Can LLMs Time Travel? Enhancing Temporal Consistency in Legal Agentic Search through Reinforcement Learning
Addresses a critical temporal consistency gap in legal AI for practitioners and researchers, with strong empirical gains.
LLMs with agentic search for legal reasoning fail to respect temporal constraints (e.g., retroactive statute application). LegalSearch-R1, a 7B-parameter RL framework combining local statute RAG and web search, improves temporal consistency by 57.7–80.3% over baselines and outperforms SOTA models by 12.9–29.8% on 13 legal tasks.
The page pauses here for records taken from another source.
$ cat src/rtl/if_fetch_unit.sv
// IF stage: owns the fetch PC, runs a single-outstanding req/gnt/rvalid
// fetch, and buffers responses in an output register plus a 1-entry skid.
module if_fetch_unit #(
  parameter logic [31:0] RESET_PC  = 32'h0000_0000,
  parameter logic [31:0] NOP_INSTR = 32'h0000_0013
) (
  input  logic        clk_i,
  input  logic        rst_i,
  input  logic        stall_i,
  input  logic        redirect_i,
  input  logic [31:0] redirect_pc_i,
  output logic        imem_req_o,
  output logic [31:0] imem_addr_o,
  input  logic        imem_gnt_i,
  input  logic        imem_rvalid_i,
  input  logic [31:0] imem_rdata_i,
  output logic        if_valid_o,
  output logic [31:0] if_instr_o,
  output logic [31:0] pc_o
);

  typedef enum logic [1:0] {
    IDLE = 2'd0,
    REQ  = 2'd1,
    WAIT = 2'd2
  } state_t;

  state_t      state_q, state_d;
  logic [31:0] fetch_pc_q, fetch_pc_d;
  logic [31:0] req_pc_q, req_pc_d;
  logic        out_valid_q, out_valid_d;
  logic [31:0] out_instr_q, out_instr_d;
  logic [31:0] out_pc_q, out_pc_d;
  logic        skid_valid_q, skid_valid_d;
  logic [31:0] skid_instr_q, skid_instr_d;
  logic [31:0] skid_pc_q, skid_pc_d;
  logic        discard_q, discard_d;
  logic        consume;

  assign consume = out_valid_q & ~stall_i;

  always_comb begin
    state_d      = state_q;
    fetch_pc_d   = fetch_pc_q;
    req_pc_d     = req_pc_q;
    out_valid_d  = out_valid_q;
    out_instr_d  = out_instr_q;
    out_pc_d     = out_pc_q;
    skid_valid_d = skid_valid_q;
    skid_instr_d = skid_instr_q;
    skid_pc_d    = skid_pc_q;
    discard_d    = discard_q;

    if (consume) begin
      if (skid_valid_q) begin
        out_instr_d  = skid_instr_q;
        out_pc_d     = skid_pc_q;
        skid_valid_d = 1'b0;
      end else begin
        out_valid_d = 1'b0;
      end
    end

    unique case (state_q)
      IDLE: begin
        if (!skid_valid_q) state_d = REQ;
      end
      REQ: begin
        if (imem_gnt_i) begin
          req_pc_d   = fetch_pc_q;
          fetch_pc_d = fetch_pc_q + 32'd4;
          state_d    = WAIT;
        end
      end
      WAIT: begin
        if (imem_rvalid_i) begin
          state_d = REQ;
          if (discard_q) begin
            discard_d = 1'b0;
          end else if (!out_valid_q || consume) begin
            out_valid_d = 1'b1;
            out_instr_d = imem_rdata_i;
            out_pc_d    = req_pc_q;
          end else begin
            skid_valid_d = 1'b1;
            skid_instr_d = imem_rdata_i;
            skid_pc_d    = req_pc_q;
            state_d      = IDLE;
          end
        end
      end
      default: state_d = IDLE;
    endcase

    // Redirect overrides everything above; in-flight work becomes wrong-path.
    if (redirect_i) begin
      out_valid_d  = 1'b0;
      skid_valid_d = 1'b0;
      fetch_pc_d   = redirect_pc_i & ~32'd3;
      unique case (state_q)
        IDLE: state_d = REQ;
        REQ: begin
          if (imem_gnt_i) begin
            state_d   = WAIT;
            discard_d = 1'b1;
          end else begin
            state_d = REQ;
          end
        end
        WAIT: begin
          if (imem_rvalid_i) begin
            state_d   = REQ;
            discard_d = 1'b0;
          end else begin
            discard_d = 1'b1;
          end
        end
        default: state_d = IDLE;
      endcase
    end
  end

  always_ff @(posedge clk_i or posedge rst_i) begin
    if (rst_i) begin
      state_q      <= IDLE;
      fetch_pc_q   <= RESET_PC;
      req_pc_q     <= RESET_PC;
      out_valid_q  <= 1'b0;
      out_instr_q  <= NOP_INSTR;
      out_pc_q     <= 32'd0;
      skid_valid_q <= 1'b0;
      skid_instr_q <= NOP_INSTR;
      skid_pc_q    <= 32'd0;
      discard_q    <= 1'b0;
    end else begin
      state_q      <= state_d;
      fetch_pc_q   <= fetch_pc_d;
      req_pc_q     <= req_pc_d;
      out_valid_q  <= out_valid_d;
      out_instr_q  <= out_instr_d;
      out_pc_q     <= out_pc_d;
      skid_valid_q <= skid_valid_d;
      skid_instr_q <= skid_instr_d;
      skid_pc_q    <= skid_pc_d;
      discard_q    <= discard_d;
    end
  end

  assign imem_req_o  = (state_q == REQ);
  assign imem_addr_o = fetch_pc_q;
  assign if_valid_o  = out_valid_q;
  assign if_instr_o  = out_valid_q ? out_instr_q : NOP_INSTR;
  assign pc_o        = out_valid_q ? out_pc_q : 32'd0;

endmodule

$ cat config.mk
export PLATFORM = sky130hd
export DESIGN_NAME = if_fetch_unit
export DESIGN_NICKNAME = d
export VERILOG_FILES = /design/src/rtl/if_fetch_unit.sv
export SDC_FILE = /design/constraint.sdc
export NUM_CORES = 1
export LEC_CHECK = 0
export CAP_MARGIN = 25
export CORE_AREA = 2 2 160 146
export CTS_BUF_LIST = sky130_fd_sc_hd__clkbuf_4
export DETAILED_ROUTE_END_ITERATION = 8
export DIE_AREA = 0 0 162 148
export GPL_ROUTABILITY_DRIVEN = 1
export GPL_TIMING_DRIVEN = 0
export PLACE_DENSITY_LB_ADDON = 0.25
export SYNTH_ARGS = -nofsm -noshare
export SYNTH_HDL_FRONTEND = slang
export SYNTH_SLANG_ARGS = --single-unit
$ cat constraint.sdc
create_clock -name clk_i -period 10 [get_ports clk_i]
set_input_delay 2.5 -clock clk_i [delete_from_list [all_inputs] [get_ports clk_i]]
set_output_delay 2.5 -clock clk_i [all_outputs]
set_load 0.005 [all_outputs]
==> results of run 1 <==
[final cells by class]
type / instances / area (µm²)
tap: 297 / 371.6
timing repair buffer: 163 / 1649
clock buffer: 20 / 150.1
inverter: 14 / 60.06
sequential: 191 / 4787
fill: 2058 / 11090
antenna: 1 / 2.502
clock inverter: 12 / 157.7
buffer: 50 / 202.7
multi-input combinational: 547 / 3776
[logic make-up after synthesis]
logic type | synth area share, %
DFF | 54.31
xor gates and xnor gates | 1.093
adders and majority gates | 0.7097
AOI/OAI and AO/OA | 8.233
buffers and inverters | 2.896
other | 0.04254
muxes | 17.76
and+or+nand+nor | 14.96
[layer usage]
| metal | GRT usage (%) | share of wire, % | routed length (µm) | up-vias |
|---|---|---|---|---|
| met5 | 0 | 0 | 0 | - |
| met3 | 3.283 | 4.9 | 1111 | 15 |
| met1 | 28.74 | 49 | 11190 | 3364 |
| met4 | 4.956 | 0.94 | 215 | 0 |
| li1 | - | - | - | 3178 |
| met2 | 29.21 | 45 | 10300 | 193 |
[flip-flops by register name (all words and copies together), names as in the netlist]
name and flops:
out_instr_q 32, out_pc_q 32, skid_instr_q 32, imem_addr_o 30, req_pc_q 30, skid_pc_q 30
state_q 2, discard_q 1, if_valid_o 1, skid_valid_q 1
[stage by stage]
| step | area [µm²] | setup TNS [ps] | total power (W) | std cells |
|---|---|---|---|---|
| after floorplan | 8818 | 0 | 0.001432 | 802 |
| after global placement | 10810 | -78110 | 0.001629 | 1261 |
| after detailed placement | 10850 | 0 | 0.001653 | 1262 |
| after CTS | 11150 | 0 | 0.002103 | 1294 |
| after global routing | 11160 | 0 | 0.002217 | 1295 |
| final | 11160 | 0 | 0.002084 | 1295 |
[power breakdown]
part	total (W)	switching [W]	internal, W
logic	0.000492	0.000237	0.000255
registers	0.00114	0.000147	0.000992
clock network	0.000452	0.000268	0.000184
[worst paths after layout]
path,startpoint,to,slack (ps),cells past startpoint
hold / removal,req_pc_q[19]$_DFFE_PP0P_,out_pc_q[19]$_DFF_PP0_,510,2
max in group asynchronous,rst_i,imem_addr_o[29]$_DFFE_PP0P_,6660,3
setup reg to reg,state_q[0]$_DFF_PP0_,out_pc_q[25]$_DFF_PP0_,7040,8
setup / recovery,if_valid_o$_DFF_PP0_,pc_o[20],4540,5
hold reg to reg,req_pc_q[19]$_DFFE_PP0P_,out_pc_q[19]$_DFF_PP0_,510,2
min in group asynchronous,rst_i,out_pc_q[8]$_DFF_PP0_,2400,2
[cell usage after synthesis, types with 5 or more instances]
library cell and n:
inv_1 13, a31oi_1 15, nor4_1 6, nor2_1 18, clkbuf_1 43, o21ai_0 85
or3_1 5, mux2_2 83, or4_1 8, mux2i_1 63, and2_1 63, and3_1 5
nand4_1 9, nand3_1 17, ha_1 5, dfrtp_1 185, a21oi_1 5, nand2_1 98
o31ai_1 10, nor3_1 5, xnor2_1 8, dfstp_2 6
[critical path, delay by kind of cell, from the launching register on]
| family | cells | cell delay [ps] |
|---|---|---|
| buf+inv | 4 | 1770 |
| simple gates | 1 | 270 |
| flops | 1 | 370 |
While large language models (LLMs) augmented with agentic search capabilities show promise for legal reasoning, they overlook a fundamental constraint that applicable law must match the temporal context of each case, as retroactive application of statutes violates core legal principles and leads to erroneous conclusions. Our observations reveal that current legal LLMs suffer from temporal bias anchored to their training cutoff, while search agents rarely incorporate temporal constraints into queries, and that web search alone cannot provide the precise statute and precedent citations that legal reasoning demands. To address these challenges, we propose LegalSearch-R1, an end-to-end reinforcement learning framework that pairs local statute RAG for precise article matching with online web search for broader legal knowledge, trained on temporally-indexed data spanning multiple amendment periods to enforce temporal consistency. Extensive experiments on our benchmark covering 13 legal tasks demonstrate that our 7B-parameter agent outperforms state-of-the-art deep research frameworks and specialized legal LLMs by 12.9% to 29.8%, surpasses baselines by 57.7% to 80.3% on temporal consistency, and exhibits robust out-of-domain generalization. The code and data are available at https://github.com/AlexFanw/LegalSearch-R1.